Regional Patterns of Tau Pathology Predict Domain-Specific Cognitive Performance
Poster No:
213
Submission Type:
Abstract Submission
Authors:
Stephanie Doering1, Nicole McKay2, Peter Millar1, Shaney Flores3, Austin McCullough1, Diana Hobbs3, Jason Hassenstab1, John Morris4, Brian Gordon4, Tammie Benzinger4
Institutions:
1Washington University School of Medicine, Saint Louis, MO, 2Washington University, St Louis, MO, 3Washington University in St. Louis School of Medicine, St. Louis, MO, 4Washington University in St. Louis, St. Louis, MO
First Author:
Co-Author(s):
Introduction:
Cognitive decline in Alzheimer Disease (AD) is strongly coupled to the spatiotemporal pattern of tau neurofibrillary tangles. Neuroimaging summary measures of tau typically focus on tau burden within a standard set of early-impacted regions of interest (ROI); however, observed regional patterns of tau spread are heterogenous within patient cohorts and correlate with specific cognitive domain deficits. Our previous work (Doering et al., 2024) demonstrated that a measure of tau spread extent across the brain was more sensitive to preclinical attention/processing speed deficits than summary estimates of tau burden. These results suggest utility in evaluating a wider scope of ROIs based on a patient's cognitive profile. In this work, we leverage a machine learning framework to evaluate in which ROIs tau pathology best predicts impairment for different cognitive domains.
Methods:
529 older adult participants were recruited with tau positron emission tomography (PET) and neuropsychological testing from the Washington University in St. Louis Knight Alzheimer Disease Research Center (Knight ADRC). Tau PET scans were parcellated using the Schaefer atlas with 200 ROIs and 7 networks. ROI SUVRs were calculated as the voxel-averaged SUVR. Cognitive domain composites were calculated using performance on specific neuropsychological tests. We implemented a random forest regression within a repeated k-fold cross-validation with 100 iterations predicting cognitive score from the 200 ROI SUVR inputs. The model framework was implemented for 5 cognitive domain measures: Knight Preclinical Alzheimer Cognitive composite (Knight PACC), Episodic Memory composite, Semantic Memory composite, Attention/Processing Speed composite, and the Benson Figure Copy Test (visuospatial assessment). Feature importance (FI) for each ROI was extracted from the resulting model based on mean decrease in impurity.
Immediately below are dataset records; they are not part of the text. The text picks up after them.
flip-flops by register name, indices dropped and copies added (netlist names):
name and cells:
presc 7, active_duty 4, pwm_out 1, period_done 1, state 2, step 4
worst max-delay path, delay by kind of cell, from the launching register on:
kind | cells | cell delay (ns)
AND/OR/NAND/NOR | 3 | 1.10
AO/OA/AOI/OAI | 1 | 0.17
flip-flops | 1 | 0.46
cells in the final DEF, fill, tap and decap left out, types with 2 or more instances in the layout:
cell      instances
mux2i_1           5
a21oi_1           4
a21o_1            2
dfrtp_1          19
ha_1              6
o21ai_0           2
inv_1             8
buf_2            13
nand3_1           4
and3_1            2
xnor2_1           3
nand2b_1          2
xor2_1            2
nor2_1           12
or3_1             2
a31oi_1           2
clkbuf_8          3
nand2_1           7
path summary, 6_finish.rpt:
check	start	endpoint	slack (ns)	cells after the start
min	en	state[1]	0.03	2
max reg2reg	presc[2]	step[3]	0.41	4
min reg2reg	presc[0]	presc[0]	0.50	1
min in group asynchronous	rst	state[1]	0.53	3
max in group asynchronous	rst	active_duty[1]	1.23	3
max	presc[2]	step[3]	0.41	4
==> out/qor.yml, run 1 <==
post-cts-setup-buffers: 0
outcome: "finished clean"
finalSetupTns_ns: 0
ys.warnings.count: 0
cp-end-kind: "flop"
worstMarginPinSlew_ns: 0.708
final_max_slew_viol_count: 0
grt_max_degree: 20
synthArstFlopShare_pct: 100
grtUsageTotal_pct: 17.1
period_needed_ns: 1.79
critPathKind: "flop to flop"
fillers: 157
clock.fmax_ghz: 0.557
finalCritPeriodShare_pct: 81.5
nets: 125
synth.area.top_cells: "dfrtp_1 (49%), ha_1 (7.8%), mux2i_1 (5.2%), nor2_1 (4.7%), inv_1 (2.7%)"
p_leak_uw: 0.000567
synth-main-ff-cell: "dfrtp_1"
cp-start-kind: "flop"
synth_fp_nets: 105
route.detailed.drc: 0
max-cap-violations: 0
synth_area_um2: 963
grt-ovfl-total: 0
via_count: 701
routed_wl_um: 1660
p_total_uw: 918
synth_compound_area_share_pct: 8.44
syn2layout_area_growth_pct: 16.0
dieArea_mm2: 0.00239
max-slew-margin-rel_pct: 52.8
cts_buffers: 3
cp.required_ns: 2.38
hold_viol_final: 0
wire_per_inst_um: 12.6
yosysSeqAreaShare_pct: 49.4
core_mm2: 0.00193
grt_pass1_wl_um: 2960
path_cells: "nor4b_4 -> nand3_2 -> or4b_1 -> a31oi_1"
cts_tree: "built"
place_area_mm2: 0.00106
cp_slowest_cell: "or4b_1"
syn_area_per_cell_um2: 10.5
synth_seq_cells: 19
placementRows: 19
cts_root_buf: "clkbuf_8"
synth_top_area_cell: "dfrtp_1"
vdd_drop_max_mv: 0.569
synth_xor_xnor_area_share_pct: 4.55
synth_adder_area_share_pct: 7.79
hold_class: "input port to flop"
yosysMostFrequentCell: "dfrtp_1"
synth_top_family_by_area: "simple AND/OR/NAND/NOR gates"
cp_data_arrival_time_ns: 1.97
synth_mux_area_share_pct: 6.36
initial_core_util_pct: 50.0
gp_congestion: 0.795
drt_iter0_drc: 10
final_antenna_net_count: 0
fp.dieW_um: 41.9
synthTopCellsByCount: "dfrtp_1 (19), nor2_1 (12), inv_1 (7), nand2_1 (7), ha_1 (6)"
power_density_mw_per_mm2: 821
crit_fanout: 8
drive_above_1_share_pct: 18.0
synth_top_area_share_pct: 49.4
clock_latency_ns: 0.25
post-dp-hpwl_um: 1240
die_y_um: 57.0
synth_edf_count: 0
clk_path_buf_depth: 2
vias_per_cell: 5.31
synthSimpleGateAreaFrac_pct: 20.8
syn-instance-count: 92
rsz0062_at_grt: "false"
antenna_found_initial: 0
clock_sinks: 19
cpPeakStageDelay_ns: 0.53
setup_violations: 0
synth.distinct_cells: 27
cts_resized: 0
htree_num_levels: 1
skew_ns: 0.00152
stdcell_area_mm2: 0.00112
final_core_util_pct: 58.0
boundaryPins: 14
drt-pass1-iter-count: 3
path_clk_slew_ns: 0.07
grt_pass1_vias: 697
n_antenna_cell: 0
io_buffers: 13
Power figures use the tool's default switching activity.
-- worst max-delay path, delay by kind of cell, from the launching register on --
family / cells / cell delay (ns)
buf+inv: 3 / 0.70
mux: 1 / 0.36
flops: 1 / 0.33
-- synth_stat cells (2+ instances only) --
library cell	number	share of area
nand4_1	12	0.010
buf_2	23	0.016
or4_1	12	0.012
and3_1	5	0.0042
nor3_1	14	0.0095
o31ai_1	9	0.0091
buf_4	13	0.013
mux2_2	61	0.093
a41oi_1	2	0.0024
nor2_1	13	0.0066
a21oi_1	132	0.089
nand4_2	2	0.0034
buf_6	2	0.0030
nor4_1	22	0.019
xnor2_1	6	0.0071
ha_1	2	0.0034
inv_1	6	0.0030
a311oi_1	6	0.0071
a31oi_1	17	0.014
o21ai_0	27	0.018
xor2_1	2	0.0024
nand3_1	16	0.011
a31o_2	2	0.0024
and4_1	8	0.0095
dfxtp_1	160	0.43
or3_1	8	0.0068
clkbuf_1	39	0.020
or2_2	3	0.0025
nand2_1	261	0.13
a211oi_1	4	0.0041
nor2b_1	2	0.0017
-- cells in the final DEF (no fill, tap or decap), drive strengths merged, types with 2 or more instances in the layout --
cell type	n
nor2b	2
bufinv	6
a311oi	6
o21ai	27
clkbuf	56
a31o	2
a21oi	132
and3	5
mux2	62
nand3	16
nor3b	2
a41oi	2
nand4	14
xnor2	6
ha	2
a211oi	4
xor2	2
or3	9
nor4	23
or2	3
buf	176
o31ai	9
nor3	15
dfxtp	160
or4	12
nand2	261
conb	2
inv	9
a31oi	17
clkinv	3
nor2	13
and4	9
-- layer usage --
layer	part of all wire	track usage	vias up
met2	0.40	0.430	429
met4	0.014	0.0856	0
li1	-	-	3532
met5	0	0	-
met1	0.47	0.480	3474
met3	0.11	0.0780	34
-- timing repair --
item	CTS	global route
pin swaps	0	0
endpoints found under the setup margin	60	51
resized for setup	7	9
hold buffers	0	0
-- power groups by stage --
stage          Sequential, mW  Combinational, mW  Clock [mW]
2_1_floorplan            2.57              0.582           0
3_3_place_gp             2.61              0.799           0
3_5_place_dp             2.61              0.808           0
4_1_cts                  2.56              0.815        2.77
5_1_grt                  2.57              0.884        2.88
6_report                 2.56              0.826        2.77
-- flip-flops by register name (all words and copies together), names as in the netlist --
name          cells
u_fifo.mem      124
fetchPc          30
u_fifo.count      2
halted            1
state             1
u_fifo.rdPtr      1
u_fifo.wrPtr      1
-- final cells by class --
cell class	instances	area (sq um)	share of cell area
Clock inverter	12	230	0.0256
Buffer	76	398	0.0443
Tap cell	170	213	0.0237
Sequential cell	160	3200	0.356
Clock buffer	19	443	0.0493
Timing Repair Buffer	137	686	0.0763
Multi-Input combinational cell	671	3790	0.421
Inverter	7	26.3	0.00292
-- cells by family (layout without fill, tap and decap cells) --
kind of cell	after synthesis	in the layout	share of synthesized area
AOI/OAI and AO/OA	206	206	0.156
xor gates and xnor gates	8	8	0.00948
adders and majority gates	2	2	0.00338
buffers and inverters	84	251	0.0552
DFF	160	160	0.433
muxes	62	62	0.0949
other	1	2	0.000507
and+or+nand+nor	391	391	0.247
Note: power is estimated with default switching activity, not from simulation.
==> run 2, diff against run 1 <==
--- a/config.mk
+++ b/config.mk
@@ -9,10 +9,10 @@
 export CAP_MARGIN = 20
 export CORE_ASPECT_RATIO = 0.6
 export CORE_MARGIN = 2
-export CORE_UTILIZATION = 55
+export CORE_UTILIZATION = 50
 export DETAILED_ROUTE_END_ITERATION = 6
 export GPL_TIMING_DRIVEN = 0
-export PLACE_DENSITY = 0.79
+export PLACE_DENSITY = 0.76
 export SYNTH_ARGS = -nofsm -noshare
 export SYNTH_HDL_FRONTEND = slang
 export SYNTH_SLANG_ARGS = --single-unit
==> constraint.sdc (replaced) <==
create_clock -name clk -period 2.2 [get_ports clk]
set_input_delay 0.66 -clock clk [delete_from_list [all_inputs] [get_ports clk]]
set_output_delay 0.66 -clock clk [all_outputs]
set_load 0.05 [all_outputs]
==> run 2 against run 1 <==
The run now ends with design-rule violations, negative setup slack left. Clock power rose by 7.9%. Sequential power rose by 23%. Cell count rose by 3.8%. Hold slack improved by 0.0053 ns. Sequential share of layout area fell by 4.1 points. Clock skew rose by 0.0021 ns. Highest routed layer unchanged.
## src/rtl/clb_param_if.sv

```systemverilog
// Signal bundle for clb_param: LUT inputs, storage clock enable,
// serial configuration chain and the two block outputs.
interface clb_param_if #(
    parameter int LUT_K = 4
);
    logic [LUT_K-1:0] IN;
    logic             CE;
    logic             CFG_EN;
    logic             CFG_DIN;
    logic             CFG_DOUT;
    logic             CFG_DONE;
    logic             X;
    logic             Y;

    modport master (
        output IN, CE, CFG_EN, CFG_DIN,
        input  CFG_DOUT, CFG_DONE, X, Y
    );

    modport slave (
        input  IN, CE, CFG_EN, CFG_DIN,
        output CFG_DOUT, CFG_DONE, X, Y
    );
endinterface

```

## src/rtl/clb_param.sv

```systemverilog
// Configurable logic block: K-input LUT (optionally split in two halves), one
// storage element with set/reset selects, loaded through a serial config chain.
module clb_param #(
    parameter int LUT_K = 4
) (
    input logic        K,
    input logic        RST,
    clb_param_if.slave bus
);
    localparam int M    = 2 ** LUT_K;
    localparam int CFGW = M + 11;
    localparam int CNTW = $clog2(CFGW);
    localparam logic [CNTW-1:0] CNT_LAST = CNTW'(CFGW - 1);

    typedef enum logic {IDLE, LOADING} state_t;

    state_t            state, state_nx;
    logic [CFGW-1:0]   shreg, cfg, word_nx;
    logic [CNTW-1:0]   cnt;
    logic              cfg_valid, cfg_valid_nx, cfg_done, done_nx;
    logic              last;
    logic              q;

    logic [M-1:0]      mem;
    logic              split, fbsel, dsel;
    logic [1:0]        ssel, rsel, xsel, ysel;
    logic [LUT_K-1:0]  addr;
    logic              f, g, s, r, d, x_mux, y_mux;

    assign word_nx = {shreg[CFGW-2:0], bus.CFG_DIN};
    assign last    = bus.CFG_EN && (cnt == CNT_LAST);

    // NOTE: every variable gets a default before any branch, so no latch is inferred.
    always_comb begin
        state_nx     = state;
        cfg_valid_nx = cfg_valid || last;
        if (bus.CFG_EN) begin
            state_nx = last ? IDLE : LOADING;
        end
        done_nx = cfg_valid_nx && (state_nx == IDLE);
    end

    // NOTE: sequential state uses non-blocking assignments only.
    always_ff @(posedge K) begin
        if (RST) state <= IDLE;
        else     state <= state_nx;
    end

    // Reset outranks a shift on the same edge; CFG_EN=0 freezes a partial load.
    always_ff @(posedge K) begin
        if (RST) begin
            shreg     <= '0;
            cnt       <= '0;
            cfg       <= '0;
            cfg_valid <= 1'b0;
            cfg_done  <= 1'b0;
        end else begin
            if (bus.CFG_EN) begin
                shreg <= word_nx;
                cnt   <= last ? '0 : cnt + 1'b1;
            end
            if (last) cfg <= word_nx;
            cfg_valid <= cfg_valid_nx;
            cfg_done  <= done_nx;
        end
    end

    assign mem   = cfg[M-1:0];
    assign split = cfg[M];
    assign fbsel = cfg[M+1];
    assign ssel  = cfg[M+3:M+2];
    assign rsel  = cfg[M+5:M+4];
    assign xsel  = cfg[M+7:M+6];
    assign ysel  = cfg[M+9:M+8];
    assign dsel  = cfg[M+10];

    always_comb begin
        addr = bus.IN;
        if (fbsel) addr[0] = q;
        if (split) begin
            f = mem[{1'b0, addr[LUT_K-2:0]}];
            g = mem[{1'b1, addr[LUT_K-2:0]}];
        end else begin
            f = mem[addr];
            g = f;
        end
        unique case (ssel)
            2'b01:   s = f;
            2'b10:   s = bus.IN[LUT_K-1];
            default: s = 1'b0;
        endcase
        unique case (rsel)
            2'b01:   r = g;
            2'b10:   r = bus.IN[0];
            default: r = 1'b0;
        endcase
        d = dsel ? g : f;
    end

    always_ff @(posedge K) begin
        if (RST) begin
            q <= 1'b0;
        end else if (cfg_valid && bus.CE) begin
            if (r)      q <= 1'b0;
            else if (s) q <= 1'b1;
            else        q <= d;
        end
    end

    always_comb begin
        x_mux = 1'b0;
        y_mux = 1'b0;
        if (cfg_valid) begin
            unique case (xsel)
                2'b00:   x_mux = f;
                2'b01:   x_mux = g;
                default: x_mux = q;
            endcase
            unique case (ysel)
                2'b00:   y_mux = q;
                2'b01:   y_mux = g;
                default: y_mux = f;
            endcase
        end
    end

    assign bus.X        = x_mux;
    assign bus.Y        = y_mux;
    assign bus.CFG_DOUT = shreg[CFGW-1];
    assign bus.CFG_DONE = cfg_done;
endmodule
```

## src/flat_wrapper.sv

```systemverilog
// flat-port wrapper written by rule: the top's interface ports become plain ports
module clb_param_flat 
#(
    parameter int LUT_K = 4
)
  (K, RST, bus_IN, bus_CE, bus_CFG_EN, bus_CFG_DIN, bus_CFG_DOUT, bus_CFG_DONE, bus_X, bus_Y);
  clb_param_if #(.LUT_K(LUT_K)) bus_i ();
  input logic K;
  input logic RST;
  input wire logic [$bits(bus_i.IN)-1:0] bus_IN;
  input wire logic [$bits(bus_i.CE)-1:0] bus_CE;
  input wire logic [$bits(bus_i.CFG_EN)-1:0] bus_CFG_EN;
  input wire logic [$bits(bus_i.CFG_DIN)-1:0] bus_CFG_DIN;
  output wire logic [$bits(bus_i.CFG_DOUT)-1:0] bus_CFG_DOUT;
  output wire logic [$bits(bus_i.CFG_DONE)-1:0] bus_CFG_DONE;
  output wire logic [$bits(bus_i.X)-1:0] bus_X;
  output wire logic [$bits(bus_i.Y)-1:0] bus_Y;
  assign bus_i.IN = bus_IN;
  assign bus_i.CE = bus_CE;
  assign bus_i.CFG_EN = bus_CFG_EN;
  assign bus_i.CFG_DIN = bus_CFG_DIN;
  assign bus_CFG_DOUT = bus_i.CFG_DOUT;
  assign bus_CFG_DONE = bus_i.CFG_DONE;
  assign bus_X = bus_i.X;
  assign bus_Y = bus_i.Y;
  clb_param #(.LUT_K(LUT_K)) u_core (.K(K), .RST(RST), .bus(bus_i));
endmodule
```
===== src/rtl/hs_pulse_rx.sv =====
// hs_pulse_rx: four-phase req/ack receiver with bundled data.
// Synchronises req_a, delivers data_a downstream, returns ack_b.
// Ports: clkb, rst (sync, active-high); req_a, data_a in;
//   ack_b out; data_outb/valid_outb/ready_inb downstream;
//   pulse_outb, err_outb strobes; busy_b; evt_cnt.
// Macro HS_PULSE_RX_CNT_EN builds the evt_cnt counter,
//   otherwise evt_cnt is tied to 0.
module hs_pulse_rx #(
  parameter int SYNC_STAGES = 2,
  parameter int DW          = 8,
  parameter int CW          = 16
) (
  input  logic          clkb,
  input  logic          rst,
  input  logic          req_a,
  input  logic [DW-1:0] data_a,
  output logic          ack_b,
  output logic [DW-1:0] data_outb,
  output logic          valid_outb,
  input  logic          ready_inb,
  output logic          pulse_outb,
  output logic          err_outb,
  output logic          busy_b,
  output logic [CW-1:0] evt_cnt
);

  typedef enum logic [1:0] {
    IDLE    = 2'd0,
    DELIVER = 2'd1,
    ACK     = 2'd2
  } state_t;

  state_t state_q, state_d;

  logic [SYNC_STAGES-1:0] sync_q;
  logic                   req_s;

  logic          ack_q, ack_d;
  logic          valid_q, valid_d;
  logic          pulse_q, pulse_d;
  logic          err_q, err_d;
  logic [DW-1:0] data_q, data_d;
  logic          xfer;

  assign req_s = sync_q[SYNC_STAGES-1];

  always_ff @(posedge clkb) begin
    if (rst) begin
      sync_q <= '0;
    end else begin
      sync_q <= {sync_q[SYNC_STAGES-2:0], req_a};
    end
  end

  always_ff @(posedge clkb) begin
    if (rst) begin
      state_q <= IDLE;
      ack_q   <= 1'b0;
      valid_q <= 1'b0;
      pulse_q <= 1'b0;
      err_q   <= 1'b0;
      data_q  <= '0;
    end else begin
      state_q <= state_d;
      ack_q   <= ack_d;
      valid_q <= valid_d;
      pulse_q <= pulse_d;
      err_q   <= err_d;
      data_q  <= data_d;
    end
  end

  // Outputs are computed here and registered, so ack_b and the
  // strobes come straight from flops.
  always_comb begin
    state_d = state_q;
    ack_d   = ack_q;
    valid_d = valid_q;
    pulse_d = 1'b0;
    err_d   = 1'b0;
    data_d  = data_q;
    xfer    = 1'b0;
    unique case (state_q)
      IDLE: begin
        ack_d   = 1'b0;
        valid_d = 1'b0;
        if (req_s) begin
          state_d = DELIVER;
          data_d  = data_a;
          valid_d = 1'b1;
          pulse_d = 1'b1;
        end
      end
      DELIVER: begin
        // A ready in the same cycle as the request drop still
        // completes the transfer rather than aborting it.
        if (valid_q && ready_inb) begin
          xfer    = 1'b1;
          state_d = ACK;
          valid_d = 1'b0;
          ack_d   = 1'b1;
        end else if (!req_s) begin
          state_d = IDLE;
          valid_d = 1'b0;
          err_d   = 1'b1;
        end
      end
      ACK: begin
        if (!req_s) begin
          state_d = IDLE;
          ack_d   = 1'b0;
        end
      end
      default: begin
        state_d = IDLE;
        ack_d   = 1'b0;
        valid_d = 1'b0;
      end
    endcase
  end

`ifdef HS_PULSE_RX_CNT_EN
  logic [CW-1:0] cnt_q;

  always_ff @(posedge clkb) begin
    if (rst) begin
      cnt_q <= '0;
    end else if (xfer) begin
      cnt_q <= cnt_q + 1'b1;
    end
  end

  assign evt_cnt = cnt_q;
`else
  logic unused_xfer;

  assign unused_xfer = xfer;
  assign evt_cnt     = '0;
`endif

  assign ack_b      = ack_q;
  assign valid_outb = valid_q;
  assign pulse_outb = pulse_q;
  assign err_outb   = err_q;
  assign data_outb  = data_q;
  assign busy_b     = (state_q != IDLE);

endmodule
### config.mk
export PLATFORM = sky130hd
export DESIGN_NAME = pipe_ctrl
export DESIGN_NICKNAME = d
export VERILOG_FILES = /design/src/rtl/pipe_ctrl.sv
export SDC_FILE = /design/constraint.sdc
export NUM_CORES = 1
export LEC_CHECK = 0
export CAP_MARGIN = 20
export CELL_PAD_IN_SITES_DETAIL_PLACEMENT = 1
export CELL_PAD_IN_SITES_GLOBAL_PLACEMENT = 1
export CORE_ASPECT_RATIO = 0.5
export CORE_MARGIN = 3
export CORE_UTILIZATION = 35
export CTS_BUF_LIST = sky130_fd_sc_hd__clkbuf_4
export CTS_CLUSTER_DIAMETER = 80
export DETAILED_ROUTE_END_ITERATION = 8
export PLACE_DENSITY_LB_ADDON = 0.1
export RECOVER_POWER = 100
export SETUP_SLACK_MARGIN = 0.1
export SLEW_MARGIN = 20
export SYNTH_ARGS = -nofsm -noshare
export SYNTH_HDL_FRONTEND = slang
export SYNTH_SLANG_ARGS = --single-unit
### constraint.sdc
create_clock -name clk -period 3.9 [get_ports clk]
set_input_delay 0.39 -clock clk [delete_from_list [all_inputs] [get_ports clk]]
set_output_delay 0.39 -clock clk [all_outputs]
set_load 0.01 [all_outputs]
Regional patterns of FI were evaluated for each model based on functional network assignment, neuroanatomical location, and hemisphere lateralization.
Results:
Spatial distributions for FI of each model differed by cognitive measure (Figure 1). For the Knight PACC, high FI was found across several functional networks, primarily in the inferior temporal lobe, and bilateral. For episodic memory, high FI was found in the limbic network, primarily in the medial temporal lobe, and bilateral. For semantic memory, high FI was found in the limbic network, primarily in the inferior temporal lobe, and left-lateralized. For attention/processing speed, high FI was found across several functional networks, primarily in the medial parietal and lateral temporal lobes, and bilateral. For the Benson Figure Copy test, high FI was found in the dorsal attention network, primarily in the superior parietal lobe, and right-lateralized.
Conclusions:
Overall, performance across cognitive domains was best predicted by different sets of brain regions. Tau pathology in the temporal lobe is highlighted in several domains, likely attributed to early development of tau in the medial temporal lobe; however, the specific regions are distinct between cognitive measures, even within those testing for memory. The attention and visuospatial measures demonstrate large parietal lobe involvement despite lower levels of tau in this region. The left-lateralization for semantic memory may be attributed to language production in the semantic memory tests, which has been previously shown to be left-lateralized. The right-lateralization for the visuospatial test has been previously demonstrated in functional connectivity studies of visuospatial attention. The regions identified to be predictive of each cognitive measure generally align with studies of functional connectivity, but are constrained to regions that demonstrate tau pathology in AD. These results indicate a high sensitivity of our cognitive measures to regional tau pathology and the utility of evaluating distinct sets of brain regions depending on cognitive profile.
Disorders of the Nervous System:
Neurodegenerative/ Late Life (eg. Parkinson’s, Alzheimer’s) 1
Modeling and Analysis Methods:
PET Modeling and Analysis 2
Keywords:
Cognition
Degenerative Disease
Machine Learning
Positron Emission Tomography (PET)
1|2Indicates the priority used for review